元寇に直面して鎌倉幕府はどのような対応をしたのでしょう

鎌倉幕府による元寇への対応

 

日本が鎌倉時代だったころ、中国大陸のかなりの範囲を支配下に置いていたモンゴル民族の国、元(げん)。朝鮮半島の高麗国を戦闘の末に属国とし、朝鮮半島から近い我が国日本も元は支配下に置こうとしました。元の日本に対する服属要求の書状が最初に鎌倉幕府に届いたのは文永五年、西暦1268年でした。元の軍勢による日本侵攻、いわゆる元寇(げんこう)はその後文永十一年、西暦1274年の文永の役と弘安四年、西暦1281年の弘安の役の合計2回実施されています。
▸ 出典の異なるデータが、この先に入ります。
`src/tss_pkg.sv`:
```
// Shared constants, codes and types of the TDMA slot scheduler.
// Used by tss_div, tss_flag_mem and tdma_slot_scheduler; depends on nothing.
package tss_pkg;

    // Scheduler geometry
    localparam int NUM_SLOTS    = 50;
    localparam int ACTIVE_TICKS = 327;
    localparam int SLEEP_TICKS  = 327;
    localparam int SLOT_PERIOD  = ACTIVE_TICKS + SLEEP_TICKS;

    // Field widths
    localparam int OP_W      = 3;
    localparam int TICK_W    = 15;
    localparam int SLOT_IDX_W = 6;
    localparam int LOAD_W    = 32;
    localparam int DISP_W    = 3;
    localparam int RTC_W     = 17;
    localparam int CNT_W     = 32;
    localparam int FLAG_W    = 2;

    localparam int TICK_RANGE      = 32768;
    localparam int SECONDS_PER_DAY = 86400;

    // Internal widths
    localparam int SLOT_W   = $clog2(NUM_SLOTS);
    localparam int PERIOD_W = $clog2(SLOT_PERIOD + 1);
    localparam int QUOT_W   = $clog2(TICK_RANGE / SLOT_PERIOD + 1);
    localparam int PROD_W   = PERIOD_W + SLOT_W;

    // Reciprocal of the slot period: exact quotient for every tick count
    localparam int RECIP_SHIFT  = TICK_W + PERIOD_W;
    localparam int RECIP_MUL    = ((1 << RECIP_SHIFT) + SLOT_PERIOD - 1) / SLOT_PERIOD;
    localparam int RECIP_W      = $clog2(RECIP_MUL + 1);
    localparam int RECIP_PROD_W = TICK_W + RECIP_W;

    // Stream payload layout
    localparam int IN_DATA_W  = 56;
    localparam int OUT_DATA_W = 104;

    // Flag bits of a table entry
    localparam int FLAG_RX_BIT = 0;
    localparam int FLAG_TX_BIT = 1;

    // Operation codes
    localparam logic [OP_W-1:0] OP_TIMER      = 3'd0;
    localparam logic [OP_W-1:0] OP_WRITE_SLOT = 3'd1;
    localparam logic [OP_W-1:0] OP_LOAD_RTC   = 3'd2;
    localparam logic [OP_W-1:0] OP_LOAD_NONCE = 3'd3;
    localparam logic [OP_W-1:0] OP_CLEAR_ALL  = 3'd4;

    // Dispatch codes
    localparam logic [DISP_W-1:0] DISP_NONE   = 3'd0;
    localparam logic [DISP_W-1:0] DISP_TX     = 3'd1;
    localparam logic [DISP_W-1:0] DISP_RX     = 3'd2;
    localparam logic [DISP_W-1:0] DISP_SLOT1  = 3'd3;
    localparam logic [DISP_W-1:0] DISP_MISSED = 3'd4;

    typedef struct packed {
        logic              en;
        logic              clear;
        logic [SLOT_W-1:0] addr;
        logic [FLAG_W-1:0] data;
    } flag_wr_t;

    typedef struct packed {
        logic              done;
        logic [QUOT_W-1:0] quot;
        logic [TICK_W-1:0] rem;
    } div_res_t;

endpackage

```
`src/tss_div.sv`:
```
// Slot divider: tick count by the slot period through a reciprocal multiply,
// then the remainder by a multiply-subtract; done rises as the remainder is registered. Depends on tss_pkg.
module tss_div
(
    input  logic                        clk,
    input  logic                        rst_n,
    input  logic                        start,
    input  logic [tss_pkg::TICK_W-1:0]  dividend,
    output tss_pkg::div_res_t           res
);

    logic                              quot_en_reg, quot_en_next;
    logic                              rem_en_reg, rem_en_next;
    logic                              done_reg, done_next;
    logic [tss_pkg::TICK_W-1:0]        tick_reg, tick_next;
    logic [tss_pkg::QUOT_W-1:0]        quot_reg, quot_next;
    logic [tss_pkg::TICK_W-1:0]        rem_reg, rem_next;
    logic [tss_pkg::RECIP_PROD_W-1:0]  recip_prod;
    logic [tss_pkg::PROD_W-1:0]        back_prod;

    assign recip_prod = tss_pkg::RECIP_PROD_W'(tick_reg) *
                        tss_pkg::RECIP_PROD_W'(tss_pkg::RECIP_MUL);
    assign back_prod  = tss_pkg::PROD_W'(tss_pkg::SLOT_PERIOD) *
                        tss_pkg::PROD_W'(quot_reg);

    always_comb
    begin
        quot_en_next = start;
        rem_en_next  = quot_en_reg;
        done_next    = rem_en_reg;
        tick_next    = tick_reg;
        quot_next    = quot_reg;
        rem_next     = rem_reg;
        if (start)
            tick_next = dividend;
        if (quot_en_reg)
            quot_next = tss_pkg::QUOT_W'(recip_prod >> tss_pkg::RECIP_SHIFT);
        // take the quotient back off the tick count
        if (rem_en_reg)
            rem_next = tss_pkg::TICK_W'(tss_pkg::PROD_W'(tick_reg) - back_prod);
    end

    always_ff @(posedge clk or negedge rst_n)
    begin
        if (!rst_n)
        begin
            quot_en_reg <= 1'b0;
            rem_en_reg  <= 1'b0;
            done_reg    <= 1'b0;
        end
        else
        begin
            quot_en_reg <= quot_en_next;
            rem_en_reg  <= rem_en_next;
            done_reg    <= done_next;
        end
    end

    always_ff @(posedge clk)
    begin
        tick_reg <= tick_next;
        quot_reg <= quot_next;
        rem_reg  <= rem_next;
    end

    assign res.done = done_reg;
    assign res.quot = quot_reg;
    assign res.rem  = rem_reg;

endmodule

```
`src/tss_flag_mem.sv`:
```
// Slot flag table: one write port, one registered read port, and a valid bit
// per entry so reset and clear-all empty the table at once. Depends on tss_pkg.
module tss_flag_mem
(
    input  logic                               clk,
    input  logic                               rst_n,
    input  tss_pkg::flag_wr_t                  wr,
    input  logic [tss_pkg::SLOT_W-1:0]         raddr,
    output logic [tss_pkg::FLAG_W-1:0]         rdata
);

    logic [tss_pkg::FLAG_W-1:0]    mem [tss_pkg::NUM_SLOTS];
    logic [tss_pkg::NUM_SLOTS-1:0] valid_reg;
    logic [tss_pkg::FLAG_W-1:0]    rd_data_reg;
    logic                          rd_valid_reg;

    always_ff @(posedge clk)
    begin
        if (wr.en)
            mem[wr.addr] <= wr.data;
        rd_data_reg <= mem[raddr];
    end

    always_ff @(posedge clk or negedge rst_n)
    begin
        if (!rst_n)
        begin
            valid_reg    <= '0;
            rd_valid_reg <= 1'b0;
        end
        else
        begin
            if (wr.clear)
                valid_reg <= '0;
            else if (wr.en)
                valid_reg[wr.addr] <= 1'b1;
            rd_valid_reg <= valid_reg[raddr];
        end
    end

    // an entry never written since the last clear reads as zero
    assign rdata = rd_valid_reg ? rd_data_reg : '0;

endmodule

```
`src/tdma_slot_scheduler.sv`:
```
// TDMA slot scheduler: sequencer, clocks and result register.
// Depends on tss_pkg, tss_div and tss_flag_mem.
//
// Usage: one item enters on the s_axis channel (operation in tuser, the other
// fields in tdata) and one result item leaves on m_axis (dispatch in tuser).
// A timer event divides the tick count by the slot period in the divider
// (reciprocal multiply, then multiply-subtract), reads the slot's flags
// from the table, then walks the table one slot per cycle until it reaches a
// flagged slot or wraps to slot 0. A missed slot goes straight from the
// divider to the result; flag writes, loads and clear-all go from accept
// straight to the result state. The result item becomes valid in the same
// cycle as the next item can be taken. Apart from output back-pressure, the
// scan length is what sets the worst case.
// s_axis_tready is high only while the sequencer is idle; it stays high when
// a finished result still waits in the output register, but the next result
// is held until m_axis_tready takes the previous one.
// Reset empties the slot table, zeroes RTC, uptime and nonce and drops any
// pending result.
module tdma_slot_scheduler
(
    input  logic                             clk,
    input  logic                             rst_n,
    input  logic                             s_axis_tvalid,
    output logic                             s_axis_tready,
    // tdata: ticks[14:0], slot_index[20:15], tx_flag[21], rx_flag[22],
    //        load_value[54:23], zero[55]
    input  logic [tss_pkg::IN_DATA_W-1:0]    s_axis_tdata,
    // tuser: operation[2:0]
    input  logic [tss_pkg::OP_W-1:0]         s_axis_tuser,
    output logic                             m_axis_tvalid,
    input  logic                             m_axis_tready,
    // tdata: current_slot[5:0], next_compare[20:6], second_tick[21],
    //        rtc_seconds[38:22], uptime_seconds[70:39], nonce_value[102:71],
    //        accepted[103]
    output logic [tss_pkg::OUT_DATA_W-1:0]   m_axis_tdata,
    // tuser: dispatch[2:0]
    output logic [tss_pkg::DISP_W-1:0]       m_axis_tuser
);

    localparam logic [2:0] ST_IDLE = 3'd0;
    localparam logic [2:0] ST_DIV  = 3'd1;
    localparam logic [2:0] ST_LOOK = 3'd2;
    localparam logic [2:0] ST_FLAG = 3'd3;
    localparam logic [2:0] ST_SCAN = 3'd4;
    localparam logic [2:0] ST_DONE = 3'd5;

    logic [2:0]                       state_reg, state_next;
    logic [tss_pkg::RTC_W-1:0]        rtc_reg, rtc_next;
    logic [tss_pkg::CNT_W-1:0]        uptime_reg, uptime_next;
    logic [tss_pkg::CNT_W-1:0]        nonce_reg, nonce_next;
    logic                             m_tvalid_reg, m_tvalid_next;
    logic [tss_pkg::OUT_DATA_W-1:0]   m_tdata_reg, m_tdata_next;
    logic [tss_pkg::DISP_W-1:0]       m_tuser_reg, m_tuser_next;

    logic [tss_pkg::SLOT_W-1:0]       scan_reg, scan_next;
    logic [tss_pkg::SLOT_W-1:0]       chk_reg, chk_next;
    logic [tss_pkg::DISP_W-1:0]       res_disp_reg, res_disp_next;
    logic [tss_pkg::SLOT_W-1:0]       res_slot_reg, res_slot_next;
    logic [tss_pkg::TICK_W-1:0]       res_cmp_reg, res_cmp_next;
    logic                             res_sec_reg, res_sec_next;
    logic                             res_acc_reg, res_acc_next;

    logic [tss_pkg::OP_W-1:0]         in_op;
    logic [tss_pkg::TICK_W-1:0]       in_ticks;
    logic [tss_pkg::SLOT_IDX_W-1:0]   in_idx;
    logic                             in_tx;
    logic                             in_rx;
    logic [tss_pkg::LOAD_W-1:0]       in_load;
    logic                             in_fire;

    tss_pkg::flag_wr_t                flag_wr;
    logic [tss_pkg::FLAG_W-1:0]       flag_rdata;
    tss_pkg::div_res_t                div_res;
    logic                             div_start;

    logic [tss_pkg::SLOT_W-1:0]       scan_succ;
    logic [tss_pkg::SLOT_W-1:0]       found_slot;
    logic [tss_pkg::PROD_W-1:0]       cmp_prod;
    logic [tss_pkg::SLOT_W-1:0]       div_slot;
    logic                             div_missed;

    assign in_op    = s_axis_tuser;
    assign in_ticks = s_axis_tdata[14:0];
    assign in_idx   = s_axis_tdata[20:15];
    assign in_tx    = s_axis_tdata[21];
    assign in_rx    = s_axis_tdata[22];
    assign in_load  = s_axis_tdata[54:23];

    assign s_axis_tready = (state_reg == ST_IDLE);
    assign in_fire       = s_axis_tvalid && s_axis_tready;
    assign div_start     = in_fire && (in_op == tss_pkg::OP_TIMER);

    tss_div u_div
    (
        .clk      (clk),
        .rst_n    (rst_n),
        .start    (div_start),
        .dividend (in_ticks),
        .res      (div_res)
    );

    tss_flag_mem u_flag_mem
    (
        .clk   (clk),
        .rst_n (rst_n),
        .wr    (flag_wr),
        .raddr (scan_reg),
        .rdata (flag_rdata)
    );

    assign scan_succ  = (scan_reg == tss_pkg::SLOT_W'(tss_pkg::NUM_SLOTS - 1))
                        ? '0 : scan_reg + tss_pkg::SLOT_W'(1);
    assign div_slot   = tss_pkg::SLOT_W'(div_res.quot);
    assign div_missed = (32'(div_res.quot) >= 32'(tss_pkg::NUM_SLOTS)) ||
                        (32'(div_res.rem) >= 32'(tss_pkg::ACTIVE_TICKS));
    assign cmp_prod   = tss_pkg::PROD_W'(tss_pkg::SLOT_PERIOD) *
                        tss_pkg::PROD_W'(found_slot);

    always_comb
    begin
        state_next    = state_reg;
        rtc_next      = rtc_reg;
        uptime_next   = uptime_reg;
        nonce_next    = nonce_reg;
        m_tvalid_next = m_tvalid_reg && !m_axis_tready;
        m_tdata_next  = m_tdata_reg;
        m_tuser_next  = m_tuser_reg;
        scan_next     = scan_reg;
        chk_next      = chk_reg;
        res_disp_next = res_disp_reg;
        res_slot_next = res_slot_reg;
        res_cmp_next  = res_cmp_reg;
        res_sec_next  = res_sec_reg;
        res_acc_next  = res_acc_reg;
        found_slot    = '0;
        flag_wr.en    = 1'b0;
        flag_wr.clear = 1'b0;
        flag_wr.addr  = tss_pkg::SLOT_W'(in_idx);
        flag_wr.data  = {in_tx, in_rx};

        case (state_reg)
            ST_IDLE:
            begin
                if (in_fire)
                begin
                    res_disp_next = tss_pkg::DISP_NONE;
                    res_slot_next = '0;
                    res_cmp_next  = '0;
                    res_sec_next  = 1'b0;
                    res_acc_next  = 1'b0;
                    state_next    = ST_DONE;
                    case (in_op)
                        tss_pkg::OP_TIMER:
                        begin
                            state_next = ST_DIV;
                        end
                        tss_pkg::OP_WRITE_SLOT:
                        begin
                            if (7'(in_idx) < 7'(tss_pkg::NUM_SLOTS))
                            begin
                                flag_wr.en   = 1'b1;
                                res_acc_next = 1'b1;
                            end
                        end
                        tss_pkg::OP_LOAD_RTC:
                        begin
                            if (in_load < 32'(tss_pkg::SECONDS_PER_DAY))
                            begin
                                rtc_next     = in_load[tss_pkg::RTC_W-1:0];
                                res_acc_next = 1'b1;
                            end
                        end
                        tss_pkg::OP_LOAD_NONCE:
                        begin
                            nonce_next   = in_load;
                            res_acc_next = 1'b1;
                        end
                        tss_pkg::OP_CLEAR_ALL:
                        begin
                            flag_wr.clear = 1'b1;
                            res_acc_next  = 1'b1;
                        end
                        default:
                        begin
                            res_acc_next = 1'b0;
                        end
                    endcase
                end
            end
            ST_DIV:
            begin
                if (div_res.done)
                begin
                    if (div_missed)
                    begin
                        res_disp_next = tss_pkg::DISP_MISSED;
                        state_next    = ST_DONE;
                    end
                    else
                    begin
                        res_slot_next = div_slot;
                        scan_next     = div_slot;
                        state_next    = ST_LOOK;
                        // slot 0 advances the clocks
                        if (div_slot == '0)
                        begin
                            res_sec_next = 1'b1;
                            uptime_next  = uptime_reg + tss_pkg::CNT_W'(1);
                            nonce_next   = nonce_reg + tss_pkg::CNT_W'(1);
                            if (rtc_reg >= tss_pkg::RTC_W'(tss_pkg::SECONDS_PER_DAY - 1))
                                rtc_next = '0;
                            else
                                rtc_next = rtc_reg + tss_pkg::RTC_W'(1);
                        end
                    end
                end
            end
            ST_LOOK:
            begin
                chk_next   = scan_reg;
                scan_next  = scan_succ;
                state_next = ST_FLAG;
            end
            ST_FLAG:
            begin
                // flag_rdata holds the current slot's entry
                if (chk_reg == tss_pkg::SLOT_W'(1))
                    res_disp_next = tss_pkg::DISP_SLOT1;
                else if (flag_rdata[tss_pkg::FLAG_TX_BIT])
                    res_disp_next = tss_pkg::DISP_TX;
                else if (flag_rdata[tss_pkg::FLAG_RX_BIT])
                    res_disp_next = tss_pkg::DISP_RX;
                else
                    res_disp_next = tss_pkg::DISP_NONE;
                if (scan_reg == '0)
                begin
                    found_slot   = '0;
                    res_cmp_next = tss_pkg::TICK_W'(cmp_prod);
                    state_next   = ST_DONE;
                end
                else
                begin
                    chk_next   = scan_reg;
                    scan_next  = scan_succ;
                    state_next = ST_SCAN;
                end
            end
            ST_SCAN:
            begin
                // flag_rdata holds the entry of chk_reg; scan_reg is being read
                if (flag_rdata != '0)
                begin
                    found_slot   = chk_reg;
                    res_cmp_next = tss_pkg::TICK_W'(cmp_prod);
                    state_next   = ST_DONE;
                end
                else if (scan_reg == '0)
                begin
                    found_slot   = '0;
                    res_cmp_next = tss_pkg::TICK_W'(cmp_prod);
                    state_next   = ST_DONE;
                end
                else
                begin
                    chk_next  = scan_reg;
                    scan_next = scan_succ;
                end
            end
            ST_DONE:
            begin
                // hold the result until the output register is free
                if (!m_tvalid_reg || m_axis_tready)
                begin
                    m_tvalid_next = 1'b1;
                    m_tuser_next  = res_disp_reg;
                    m_tdata_next  = {res_acc_reg, nonce_reg, uptime_reg, rtc_reg,
                                     res_sec_reg, res_cmp_reg,
                                     tss_pkg::SLOT_IDX_W'(res_slot_reg)};
                    state_next    = ST_IDLE;
                end
            end
            default:
            begin
                state_next = ST_IDLE;
            end
        endcase
    end

    always_ff @(posedge clk or negedge rst_n)
    begin
        if (!rst_n)
        begin
            state_reg    <= ST_IDLE;
            rtc_reg      <= '0;
            uptime_reg   <= '0;
            nonce_reg    <= '0;
            m_tvalid_reg <= 1'b0;
        end
        else
        begin
            state_reg    <= state_next;
            rtc_reg      <= rtc_next;
            uptime_reg   <= uptime_next;
            nonce_reg    <= nonce_next;
            m_tvalid_reg <= m_tvalid_next;
        end
    end

    always_ff @(posedge clk)
    begin
        m_tdata_reg  <= m_tdata_next;
        m_tuser_reg  <= m_tuser_next;
        scan_reg     <= scan_next;
        chk_reg      <= chk_next;
        res_disp_reg <= res_disp_next;
        res_slot_reg <= res_slot_next;
        res_cmp_reg  <= res_cmp_next;
        res_sec_reg  <= res_sec_next;
        res_acc_reg  <= res_acc_next;
    end

    assign m_axis_tvalid = m_tvalid_reg;
    assign m_axis_tdata  = m_tdata_reg;
    assign m_axis_tuser  = m_tuser_reg;

    a_rtc_in_day: assert property (@(posedge clk) disable iff (!rst_n)
        rtc_reg < tss_pkg::RTC_W'(tss_pkg::SECONDS_PER_DAY))
        else $error("rtc left the day range");

    a_missed_fields: assert property (@(posedge clk) disable iff (!rst_n)
        (m_tvalid_reg && m_tuser_reg == tss_pkg::DISP_MISSED) |->
        (m_tdata_reg[5:0] == '0 && m_tdata_reg[20:6] == '0 && !m_tdata_reg[21]))
        else $error("missed slot result carries slot, compare or second tick");

    a_second_slot0: assert property (@(posedge clk) disable iff (!rst_n)
        (m_tvalid_reg && m_tdata_reg[21]) |-> (m_tdata_reg[5:0] == '0))
        else $error("second tick on a slot other than zero");

    a_scan_not_zero: assert property (@(posedge clk) disable iff (!rst_n)
        (state_reg == ST_SCAN) |-> (chk_reg != '0))
        else $error("scan checks slot zero");

    a_busy_after_accept: assert property (@(posedge clk) disable iff (!rst_n)
        in_fire |=> (state_reg != ST_IDLE))
        else $error("sequencer idle right after an accepted item");

endmodule
```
最初の日本に対する服属要求から文永の役は6年後、弘安の役は13年後です。服属要求から実際の元寇まで、こうしてみるとそれなりに期間が経過していることがわかります。このような期間内に鎌倉幕府としては元の侵攻についてどのように対応しようとしたのでしょう。特定地域の武士に対しモンゴル軍の来襲を迎撃するよう任務を課したそうです。また文永の役が終わってからだったようですが敵の侵攻を防御するための、非常に大規模な壁のようなものを建設しました。また九州地域の幕府勢力を管理するための機関を設置するようなこともしたそうです。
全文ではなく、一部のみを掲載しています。